Monday, September 20, 2010

The Scariest Thing that Ever Happened to Me.....

The scariest thing that ever happened to me occurred while in one of the most beautiful places in the world. My family was in Hawaii, and I couldn't have been older than six or seven. My father and I were snorkeling around in the clear warm waters, I believe on the big island. Either way we were following a large lazy sea turtle examining all the colorful fish and wildlife in the area. I have always been a strong swimmer so we were able to go a couple hundred feet offshore. As we were swimming along in hot pursuit of the turtle, a spear-fisherman crossed our path, dragging behind him a decently long line of fish that he had caught. I didn't think anything of it at the time but now I distinctly remember there being a trail of blood. At that age I didn't put together islands in the pacific plus bleeding fish equals trouble (I guess math wasn't one of my strengths).
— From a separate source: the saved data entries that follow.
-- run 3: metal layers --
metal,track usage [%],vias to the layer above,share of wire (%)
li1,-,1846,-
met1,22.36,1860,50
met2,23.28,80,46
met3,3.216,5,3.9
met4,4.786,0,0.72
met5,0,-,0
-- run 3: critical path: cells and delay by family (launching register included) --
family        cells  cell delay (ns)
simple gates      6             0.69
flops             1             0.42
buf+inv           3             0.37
`src/source/sync_fifo.sv`:
```
//////////////////////////////////////////////////
// single-clock queue, registered write and a
// read port that shows the head combinationally
// depth must be at least 2
// push while full and pop while empty are illegal
//////////////////////////////////////////////////
`timescale 1ns/100ps
`default_nettype none

module sync_fifo #(
    parameter type item_t = logic,
    parameter int  depth = 4
) (
    input  logic  clk,
    input  logic  reset,
    input  logic  push,
    input  item_t push_item,
    output logic  full,
    input  logic  pop,
    output item_t pop_item,
    output logic  empty
);

    localparam int addr_w = $clog2(depth);
    localparam int cnt_w = $clog2(depth + 1);

    item_t mem [depth];
    logic [addr_w-1:0] wr_ptr;
    logic [addr_w-1:0] rd_ptr;
    logic [cnt_w-1:0] count;

    // storage, no reset needed
    always_ff @(posedge clk) begin
        if (push) begin
            mem[wr_ptr] <= push_item;
        end
    end

    // pointers wrap at depth, not at a power of two
    always_ff @(posedge clk) begin
        if (reset) begin
            wr_ptr <= '0;
            rd_ptr <= '0;
            count <= '0;
        end else begin
            if (push) begin
                wr_ptr <= (wr_ptr == addr_w'(depth - 1)) ? '0 : wr_ptr + 1'b1;
            end
            if (pop) begin
                rd_ptr <= (rd_ptr == addr_w'(depth - 1)) ? '0 : rd_ptr + 1'b1;
            end
            // occupancy moves only when one side is active
            if (push && !pop) begin
                count <= count + cnt_w'(1);
            end else if (pop && !push) begin
                count <= count - cnt_w'(1);
            end
        end
    end

    assign full = (count == cnt_w'(depth));
    assign empty = (count == '0);
    // head item, valid whenever not empty
    assign pop_item = mem[rd_ptr];

    // neighbours must respect the flags
    a_no_overflow : assert property (@(posedge clk) disable iff (reset)
        full |-> !push);
    a_no_underflow : assert property (@(posedge clk) disable iff (reset)
        empty |-> !pop);

endmodule

`default_nettype wire

```
`config.mk`:
```
export PLATFORM = sky130hd
export DESIGN_NAME = sync_fifo
export DESIGN_NICKNAME = d
export VERILOG_FILES = /design/src/source/sync_fifo.sv
export SDC_FILE = /design/constraint.sdc
export NUM_CORES = 1
export LEC_CHECK = 0
export BUFFER_PORTS_ARGS = -buffer_cell sky130_fd_sc_hd__clkbuf_2
export CORE_AREA = 5 5 42 44
export DETAILED_ROUTE_END_ITERATION = 10
export DIE_AREA = 0 0 47 49
export GPL_TIMING_DRIVEN = 0
export PLACE_DENSITY = 0.62
export SYNTH_ARGS = -nofsm -noshare
export SYNTH_HDL_FRONTEND = slang
export SYNTH_SLANG_ARGS = --single-unit
```
`constraint.sdc`:
```
create_clock -name clk -period 1.8 [get_ports clk]
set_input_delay 0.18 -clock clk [delete_from_list [all_inputs] [get_ports clk]]
set_output_delay 0.18 -clock clk [all_outputs]
set_load 0.005 [all_outputs]
```
# Yosys cells after proc, flatten, opt, wreduce, memory -nomap -nowiden
# Memory sizes are Yosys's and may differ from the RTL's. A register that Yosys moved wholly into a read port is not among the register bits.
# Cells that the tools add are included.
# word_totals
ff_bits	7
ram_bits	4
inputBits	5
out_inout_bits	3
wordCells	25
memories	1
# mem_list
memory	words	width	rd	rd_ports_with_merged_regs	wr	line_no	text
mem	4	1	1	1	1	27	item_t mem [depth];
# classes
n_addsub	4
n_eq_ne	3
mux	8
reduce_logical	6
# op_table
cell	count
2-bit 2-to-1 mux	4
3-bit 2-to-1 mux	2
2-bit by 1-bit adder with 2-bit output, second input constant	2
2-bit == test, second input constant	2
3-bit by 1-bit adder with 3-bit output, second input constant	1
3-bit == test, second input constant	1
3-bit zero test	1
3-bit by 1-bit subtractor with 3-bit output, second input constant	1
1-bit logical AND	2
1-bit zero test	2
1-bit 2-to-1 mux	2
2-bit nonzero test	1

# Logic depth before layout (Yosys ltp)
# depth
ltp_word	4
ltp_mapped	7
depth_no_buf	7

# Worst setup path after synthesis
# Ideal clock, no wire load.
# synth_timing
kind	input to register
startpoint	input port pop
endpoint	register count[2]
setup_ns	0.070
t_arrival_ns	1.372
required_ns	1.730
path_slack_ns	0.358
stages	7
path_buffers	0
cell_sequence	inv_1 ha_1 inv_1 fa_1 xor2_1 or3_1 a21oi_1
# synth_via
elab_chain_len	3
elab_cells_between_ends	5
classes_between	mux (1); reduce/logical (4)
# synth_rtl
item	line_no	text
start, declared	19	input logic pop,
1-bit zero test	53	if (push && !pop) begin
1-bit logical AND	53	
3-bit 2-to-1 mux / 2-bit nonzero test (equally long branches)	--	
end signal, assigned	54	count <= count + cnt_w'(1);
end signal, assigned	56	count <= count - cnt_w'(1);
end, declared	30	logic [cnt_w-1:0] count;
# Several ways; a longest one is shown, not always the timed one.
# A chain may end at the register's enable or synchronous reset.

# Final worst setup path
# layout_timing
startpoint	register count[0]
endpoint	register count[2]
# layout_via
elab_chain_len	3
elab_cells_between_ends	4
classes_between	add/sub (2); mux (2)
# layout_rtl
item	line_no	text
3-bit by 1-bit subtractor with 3-bit output	56	
3-bit 2-to-1 mux	55	end else if (pop && !push) begin
3-bit 2-to-1 mux (*)	53	
# Mark *: on every way between the ends. The rest lies on a longest branch, timed or not. The select of a mux whose other input is x is not followed.
$ cat config.mk
export PLATFORM = sky130hd
export DESIGN_NAME = rx_frame_classifier_flat
export DESIGN_NICKNAME = d
export VERILOG_FILES = /design/src/source/eth_switch_pkg.sv /design/src/source/byte_stream_if.sv /design/src/source/rx_frame_classifier.sv /design/src/flat_wrapper.sv
export SDC_FILE = /design/constraint.sdc
export NUM_CORES = 1
export LEC_CHECK = 0
export CORE_UTILIZATION = 45
export CTS_CLUSTER_SIZE = 40
export DETAILED_ROUTE_END_ITERATION = 16
export DONT_BUFFER_PORTS = 1
export GPL_TIMING_DRIVEN = 0
export RECOVER_POWER = 25
export SLEW_MARGIN = 20
export SYNTH_ARGS = -nofsm -noshare
export SYNTH_HDL_FRONTEND = slang
export SYNTH_SLANG_ARGS = --single-unit
$ cat constraint.sdc
create_clock -name clk -period 3.35 [get_ports clk]
set_input_delay 0.335 -clock clk [delete_from_list [all_inputs] [get_ports clk]]
set_output_delay 0.335 -clock clk [all_outputs]
set_load 0.01 [all_outputs]
$ cat src/source/eth_switch_pkg.sv
//////////////////////////////////////////////////
// shared widths, protocol constants and types
// header offsets assume an untagged frame with a
// 20-byte IPv4 header; anything else routes to ps
//////////////////////////////////////////////////
`default_nettype none

package eth_switch_pkg;

    // basic widths
    typedef logic [7:0] byte_t;
    typedef logic [15:0] udp_port_t;
    typedef logic [15:0] pkt_count_t;
    // byte position, saturates at its top value
    typedef logic [5:0] hdr_offset_t;

    localparam int NUM_UDP_PORTS = 8;
    localparam int FRAME_FIFO_DEPTH = 1024;
    localparam int ROUTE_FIFO_DEPTH = 4;

    typedef udp_port_t [NUM_UDP_PORTS-1:0] port_table_t;

    // frame buffer item
    typedef struct packed {
        byte_t data;
        logic  last;
    } stream_beat_t;

    // route queue item
    typedef enum logic {
        ROUTE_PS = 1'b0,
        ROUTE_CS = 1'b1
    } route_t;

    // protocol constants
    localparam logic [15:0] ETHERTYPE_IPV4 = 16'h0800;
    localparam byte_t IPV4_VER_IHL = 8'h45;
    localparam byte_t IP_PROTO_UDP = 8'h11;

    // byte offsets from start of frame
    localparam hdr_offset_t OFF_ETHERTYPE = 6'd12;
    localparam hdr_offset_t OFF_VER_IHL = 6'd14;
    localparam hdr_offset_t OFF_IP_PROTO = 6'd23;
    localparam hdr_offset_t OFF_UDP_DPORT = 6'd36;
    // shortest frame that still holds the whole dest port
    localparam hdr_offset_t MIN_CS_LEN = 6'd38;

endpackage

`default_nettype wire

$ cat src/source/byte_stream_if.sv
//////////////////////////////////////////////////
// valid/ready byte stream with end-of-frame flag
// source holds data and last while ready is low
//////////////////////////////////////////////////
`timescale 1ns/100ps
`default_nettype none

interface byte_stream_if;
    import eth_switch_pkg::*;

    byte_t data;
    logic  valid;
    logic  ready;
    // marks final byte of a frame
    logic  last;

    modport source (
        output data,
        output valid,
        output last,
        input  ready
    );

    modport sink (
        input  data,
        input  valid,
        input  last,
        output ready
    );

endinterface

`default_nettype wire

$ cat src/source/rx_frame_classifier.sv
//////////////////////////////////////////////////
// passes input bytes into the frame buffer and
// picks one route per frame at its last byte
// frames longer than FRAME_FIFO_DEPTH stall forever
// udp_ports must hold still while frames are queued
//////////////////////////////////////////////////
`timescale 1ns/100ps
`default_nettype none

module rx_frame_classifier (
    input  logic                         clk,
    input  logic                         reset,
    byte_stream_if.sink                  s_in,
    input  eth_switch_pkg::port_table_t  udp_ports,
    output logic                         beat_push,
    output eth_switch_pkg::stream_beat_t beat_item,
    input  logic                         beat_full,
    output logic                         route_push,
    output eth_switch_pkg::route_t       route_item,
    input  logic                         route_full
);
    import eth_switch_pkg::*;

    hdr_offset_t pos;
    logic [15:0] eth_type;
    byte_t ver_ihl;
    byte_t ip_proto;
    byte_t dport_hi;
    byte_t dport_lo;
    udp_port_t dport;
    logic port_hit;
    logic len_ok;

    // last byte also needs room in the route queue
    assign s_in.ready = !beat_full && (!s_in.last || !route_full);
    assign beat_push = s_in.valid && s_in.ready;
    assign beat_item = '{data: s_in.data, last: s_in.last};
    assign route_push = beat_push && s_in.last;

    // byte position within the frame
    always_ff @(posedge clk) begin
        if (reset) begin
            pos <= '0;
        end else if (beat_push) begin
            if (s_in.last) begin
                pos <= '0;
            end else if (pos != '1) begin
                pos <= pos + 1'b1;
            end
        end
    end

    // grab header fields as they go by
    always_ff @(posedge clk) begin
        if (beat_push) begin
            case (pos)
                OFF_ETHERTYPE:              eth_type[15:8] <= s_in.data;
                OFF_ETHERTYPE + 6'd1:       eth_type[7:0] <= s_in.data;
                OFF_VER_IHL:                ver_ihl <= s_in.data;
                OFF_IP_PROTO:               ip_proto <= s_in.data;
                OFF_UDP_DPORT:              dport_hi <= s_in.data;
                OFF_UDP_DPORT + 6'd1:       dport_lo <= s_in.data;
                default: ;
            endcase
        end
    end

    // low port byte may be the current one when the frame ends there
    assign dport = (pos == OFF_UDP_DPORT + 6'd1) ? {dport_hi, s_in.data}
                                                 : {dport_hi, dport_lo};
    // last byte at position 37 or later means every field was seen
    assign len_ok = (pos >= MIN_CS_LEN - 6'd1);

    // compare against all configured ports
    always_comb begin
        port_hit = 1'b0;
        for (int i = 0; i < NUM_UDP_PORTS; i++) begin
            if (udp_ports[i] == dport) begin
                port_hit = 1'b1;
            end
        end
    end

    assign route_item = (len_ok && eth_type == ETHERTYPE_IPV4 && ver_ihl == IPV4_VER_IHL &&
                         ip_proto == IP_PROTO_UDP && port_hit) ? ROUTE_CS : ROUTE_PS;

    // a refused input byte stays offered and unchanged
    a_input_hold : assert property (@(posedge clk) disable iff (reset)
        s_in.valid && !s_in.ready |=>
            s_in.valid && $stable(s_in.data) && $stable(s_in.last));

endmodule

`default_nettype wire

$ cat src/flat_wrapper.sv
// flat-port wrapper written by rule: the top's interface ports become plain ports
module rx_frame_classifier_flat import eth_switch_pkg::*;
  (clk, reset, udp_ports, beat_push, beat_item, beat_full, route_push, route_item, route_full, s_in_data, s_in_valid, s_in_last, s_in_ready);
  byte_stream_if s_in_i ();
  input  logic clk;
  input  logic reset;
  input  eth_switch_pkg::port_table_t udp_ports;
  output logic beat_push;
  output eth_switch_pkg::stream_beat_t beat_item;
  input  logic beat_full;
  output logic route_push;
  output eth_switch_pkg::route_t route_item;
  input  logic route_full;
  input wire logic [$bits(s_in_i.data)-1:0] s_in_data;
  input wire logic [$bits(s_in_i.valid)-1:0] s_in_valid;
  input wire logic [$bits(s_in_i.last)-1:0] s_in_last;
  output wire logic [$bits(s_in_i.ready)-1:0] s_in_ready;
  assign s_in_i.data = s_in_data;
  assign s_in_i.valid = s_in_valid;
  assign s_in_i.last = s_in_last;
  assign s_in_ready = s_in_i.ready;
  rx_frame_classifier u_core (.clk(clk), .reset(reset), .s_in(s_in_i), .udp_ports(udp_ports), .beat_push(beat_push), .beat_item(beat_item), .beat_full(beat_full), .route_push(route_push), .route_item(route_item), .route_full(route_full));
endmodule
After elaboration in Yosys (flattened, before gate mapping)
Cells that the tools add are included.
{"block": "totals", "reg_bits": 54, "out_inout_bits": 13, "word_cells": 58}
{"block": "op_classes", "n_addsub": 1, "magnitude_cmp": 1, "eq_ne": 18, "mux": 12, "reduce_logical": 19}
{"cell": "== test 16 bit", "n": 8}
{"cell": "== test 6 x 4 -> 1 bit, second input constant", "n": 3}
{"cell": "== test 16 x 12 -> 1 bit, second input constant", "n": 1}
{"cell": "AND reduction 2 bit", "n": 7}
{"cell": "== test 6 bit, second input constant", "n": 2}
{"cell": "2-to-1 mux 6 bit", "n": 2}
{"cell": "2-to-1 mux 1 bit", "n": 9}
{"cell": "== test 8 x 5 -> 1 bit, second input constant", "n": 1}
{"cell": "== test 8 x 7 -> 1 bit, second input constant", "n": 1}
{"cell": "2-to-1 mux 8 bit", "n": 1}
{"cell": "logical AND 1 bit", "n": 7}
{"cell": "adder 6 x 1 -> 6 bit, second input constant", "n": 1}
{"cell": "== test 6 x 5 -> 1 bit, second input constant", "n": 1}
{"cell": ">= comparator 6 bit, second input constant", "n": 1}
{"cell": "inequality test 6 bit, second input constant", "n": 1}
{"cell": "zero test 1 bit", "n": 3}
{"cell": "nonzero test 2 bit", "n": 1}
{"cell": "logical OR 1 bit", "n": 1}

Longest topological paths before layout
{"block": "depth", "ltp_word": 13, "depth_mapped": 11}

Least setup slack after synthesis
Ideal clock, no wire load.
{"block": "synth_path", "path_type": "reg2out", "startpoint": "register u_core.pos[4]", "endpoint": "output route_item", "arrival_time_ns": 2.174, "t_required_ns": 3.015, "setup_slack_ns": 0.841, "stages_incl_launch_ff": 9, "cell_sequence": "dfxtp_1 buf_6 and4bb_2 nand2_2 or4_1 a222oi_1 nand4_1 and4b_1 a41oi_2"}
{"block": "synth_between", "elab_chain_cells": 13, "elab_cells_between_ends": 24, "cone_classes": "order compare: 1; eq/ne: 9; mux: 10; reduce/logical: 4"}
{"item": "start, declared", "line": "rx_frame_classifier.sv:24", "text": "hdr_offset_t pos;"}
{"item": "start signal, assigned", "line": "rx_frame_classifier.sv:48", "text": "pos <= pos + 1'b1;"}
{"item": "== test 6 bit", "line": "rx_frame_classifier.sv:69", "text": "assign dport = (pos == OFF_UDP_DPORT + 6'd1) ? {dport_hi, s_in.data}"}
{"item": "2-to-1 mux 8 bit", "line": "rx_frame_classifier.sv:69"}
{"item": "== test 16 bit", "line": "rx_frame_classifier.sv:78", "text": "if (udp_ports[i] == dport) begin"}
{"item": "2-to-1 mux 1 bit (8 in series)", "line": "rx_frame_classifier.sv:78"}
{"item": "logical AND 1 bit (*)", "line": "rx_frame_classifier.sv:85", "text": "ip_proto == IP_PROTO_UDP && port_hit) ? ROUTE_CS : ROUTE_PS;"}
{"item": "2-to-1 mux 1 bit (*)", "line": "rx_frame_classifier.sv:85"}
{"item": "end, declared", "line": "flat_wrapper.sv:12", "text": "output eth_switch_pkg::route_t route_item;"}
Mark *: on every way between the ends. The rest lies on a longest branch, timed or not.

Worst setup path in the final report
{"block": "layout_path", "startpoint": "register u_core.pos[5]", "endpoint": "output route_item"}
The elaborated chain is that of the path after synthesis.

==> impl_results.md <==
* Outcome: completed
* Max Slew Vio Count at 0
* Initial DRC count at 295
* Final ANT Viol Nets at 0
* Drt first pass iters at 6
* Top cells by count, synth: 75 x xnor2_1, 49 x xor2_1, 48 x edfxtp_1
* Max_cap viols at 0
* Clock Skew at 0.00729 ns
* Netlist cell types at 58
* CP endpoint kind: output port
* Slew HR at 41.0%
* CP Launch Type: register
* Final setup fails at 0
* Row count at 35
* Post-synth EDFFs at 48
* WL per Instance at 23.1 um
* Final Power at 0.00127 W
* Crit Path Class: reg2out
* Residual DRC count at 0
* Diodes inserted at 0
* Final Hold Fails at 0
* Pint at 0.000970 W
* H-tree levels at 2
* Number of port buffers at 0
* Vias in the first global route at 3,556
* Tot GR Track Use at 27.0%
* Deepest clock path buffer count at 2
* Clk sinks at 54
* VDD IR-drop max at 164 uV
* Worst EP required at 3.01 ns
* Detailed-route via count at 3,700
* Pwr dens at 272 nW/um2
* Seq/Total Area, Yosys at 35.6%
* CTS Buf Count at 5
* Number of synthesized register bits at 54
* Post-DR vias/cell at 6.08
* Crit path arrival time at 2.91 ns
* Final WL at 14,000 um
* Initial core utilization at 47.1%
* Post-Synthesis Cell Area at 4390 um2
* Ys flop type: edfxtp_1
* FF-to-FF Start: u_core.pos[5]
* Mapped Cells at 472
* Yosys warns at 0
* Switching Share at 23.9%
* Most common cell in the synthesized netlist: xnor2_1
* Pin count of the biggest net entering global routing at 19
* Initial antenna violation count at 0
* Async SR Flop Fraction at 0%
* Hold Startpoint: reset
* Max frequency at 0.308 GHz
* Die Footprint at 10,200 um2
* DP HPWL at 10,800 um
* Setup TNS at 0 ns
* Fin crit period at 3.25 ns
* Post-synth top area share at 32.8%
* Sequential share of power at 57.5%
* Crit path launch: u_core.pos[5]
* CTS root buf: clkbuf_8
* Top post-synthesis cells by area: edfxtp_1 33%, xnor2_1 15%, xor2_1 9.8%, nand4_1 3.0%, dfxtp_1 2.7%
* Hold Crit Class: in2reg
* Die height at 101 um
* Post-synthesis net count at 619
* Worst-skew pair later-pin latency at 0.31 ns
* First-pass GRT wire length at 20,000 um
* Sw power at 0.000304 W
* Grt total ovfl at 0
* GP Congestion at 0.928
* RSZ-0062 raised after global routing: false
* CTS tree: yes
* Clock slew at reported path FFs at 0.10 ns
* Fin crit share at 96.9%
* Cell taking the most area after synthesis: edfxtp_1
* Post-Syn Area per Cell at 9.30 um2
* FILL cells at 873
* Boundary pin count at 155
* Fin nets at 626
* Leak pwr at 1.46 nW
* Core area at 9330 um2
* Combinational Power Share at 13.2%
* Clk pwr share at 29.3%
* Layout area overhead at 6.55%
* Worst-path maximum fanout at 16
* Die Span X at 101 um
* Worst slew pin tran at 0.877 ns
* Layout cell share with drive strength beyond 1 at 7.71%
logic make-up after synthesis:
family / Yosys count / share of synthesized area [%]
XOR/XNOR: 124 / 24.7
flip-flops: 54 / 35.6
adder cells (fa/ha/maj): 5 / 1.42
buffers and inverters: 63 / 6.41
multiplexers: 3 / 0.684
AO/OA/AOI/OAI: 89 / 14.1
AND/OR/NAND/NOR: 134 / 17.0
timing repair:
action | 4_1_cts | 5_1_grt
setup endpoints to repair | 1 | 1
resized for setup | 1 | 5
hold buffers | 0 | 0
buffers inserted | 0 | 1
cloned | 0 | 0
pin swaps | 0 | 1
critical path, cell delays in order, from the launching register on:
cell	delay [ns]
dfxtp_1	0.31
buf_2	0.19
and4bb_2	0.29
nand2_2	0.22
or4_1	0.58
a222oi_1	0.34
nand4_1	0.12
and4b_1	0.26
a41oi_2	0.29
layout by cell type, fill, tap and decap left out, drive strengths merged, types with 4 or more instances in the layout:
cell type / count
nand2: 19
nand2b: 4
a2111oi: 6
a21oi: 22
o211ai: 5
o22ai: 16
dfxtp: 6
ha: 5
or2: 4
edfxtp: 48
buf: 15
nand4: 21
nor3: 13
o21ai: 7
xor2: 49
nand3: 6
inv: 29
a211oi: 6
nor4: 16
and2: 7
nor2: 25
xnor2: 75
clkbuf: 24
registers in the layout, summed over array words and instances (netlist names):
signal           count
u_core.ip_proto      8
u_core.eth_type     16
u_core.pos           6
u_core.ver_ihl       8
u_core.dport_lo      8
u_core.dport_hi      8
metrics by stage:
step	setup WS [ns]	util (%)	cells	cell area, um2	hold WS, ns
floorplan	0.841	-	472	4390	0.404
global placement	0.319	48.8	601	4550	0.407
detailed placement	0.323	48.9	601	4560	0.407
CTS	0.0560	49.9	608	4650	0.0713
global route	0.00136	50.2	609	4680	0.0742
finish	0.103	50.2	609	4680	0.0764
power groups by stage:
stage / registers [W] / logic [W] / clock network, W
2_1_floorplan: 0.000748 / 0.000138 / 0
3_3_place_gp: 0.000748 / 0.000160 / 0
3_5_place_dp: 0.000748 / 0.000164 / 0
4_1_cts: 0.000732 / 0.000165 / 0.000380
5_1_grt: 0.000733 / 0.000182 / 0.000403
6_report: 0.000732 / 0.000168 / 0.000374
metal layers:
metal / vias to the layer above / track usage [%] / share of wire (%)
li1: 1730 / - / -
met1: 1728 / 34.3 / 40
met2: 221 / 44.4 / 47
met3: 21 / 8.53 / 12
met4: 0 / 6.80 / 1.9
met5: - / 0 / 0
area by class of cell:
class                           instances  area (um2)  share of cell area (%)
Inverter                               29         109                    2.33
Clock buffer                            5        68.8                    1.47
Tap cell                              129         161                    3.45
Buffer                                 33         170                    3.64
Timing Repair Buffer                    1        7.51                   0.160
Sequential cell                        54        1560                    33.4
Clock inverter                          3        26.3                   0.562
Multi-Input combinational cell        355        2570                    55.0
path summary, 6_finish.rpt:
kind                   endpoint  cells after the start  slack [ns]
max                  route_item                      8        0.10
min               u_core.pos[1]                      1        0.08
max reg2reg  u_core.dport_lo[5]                      5        1.07
min reg2reg       u_core.pos[1]                      2        0.53
(Power assumes the default switching activity.)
About seven minutes later, and out of nowhere a huge Black Tip Reef Shark cut us off by no more than four or five feet from our faces. I would estimate this shark to have been around eight feet long, which is a very formidable foe when you are in first grade. But as terrified as I was, i could rely on the fact that my dad would not let anything happen to me and we safely made it back to shore. Luckily for him, he was also a good swimmer because I used his back as a jungle gym the whole way back!

Wednesday, September 8, 2010

The Moment I Realized I Was Wrong...


The setting was 6th grade, in Mrs. Bearden's class, who was a magnificent instructor, but for some reason i had a habit of using the words "a" and "lot" together, but attaching the two to form one word. I made the mistake over and over again. Each time I made the mistake I would have to write it out more and more times. For some reason it made sense to me for 'alot' to be one word. After making the mistake one too many times and having to write it out 500 times, I finally realized that I was wrong.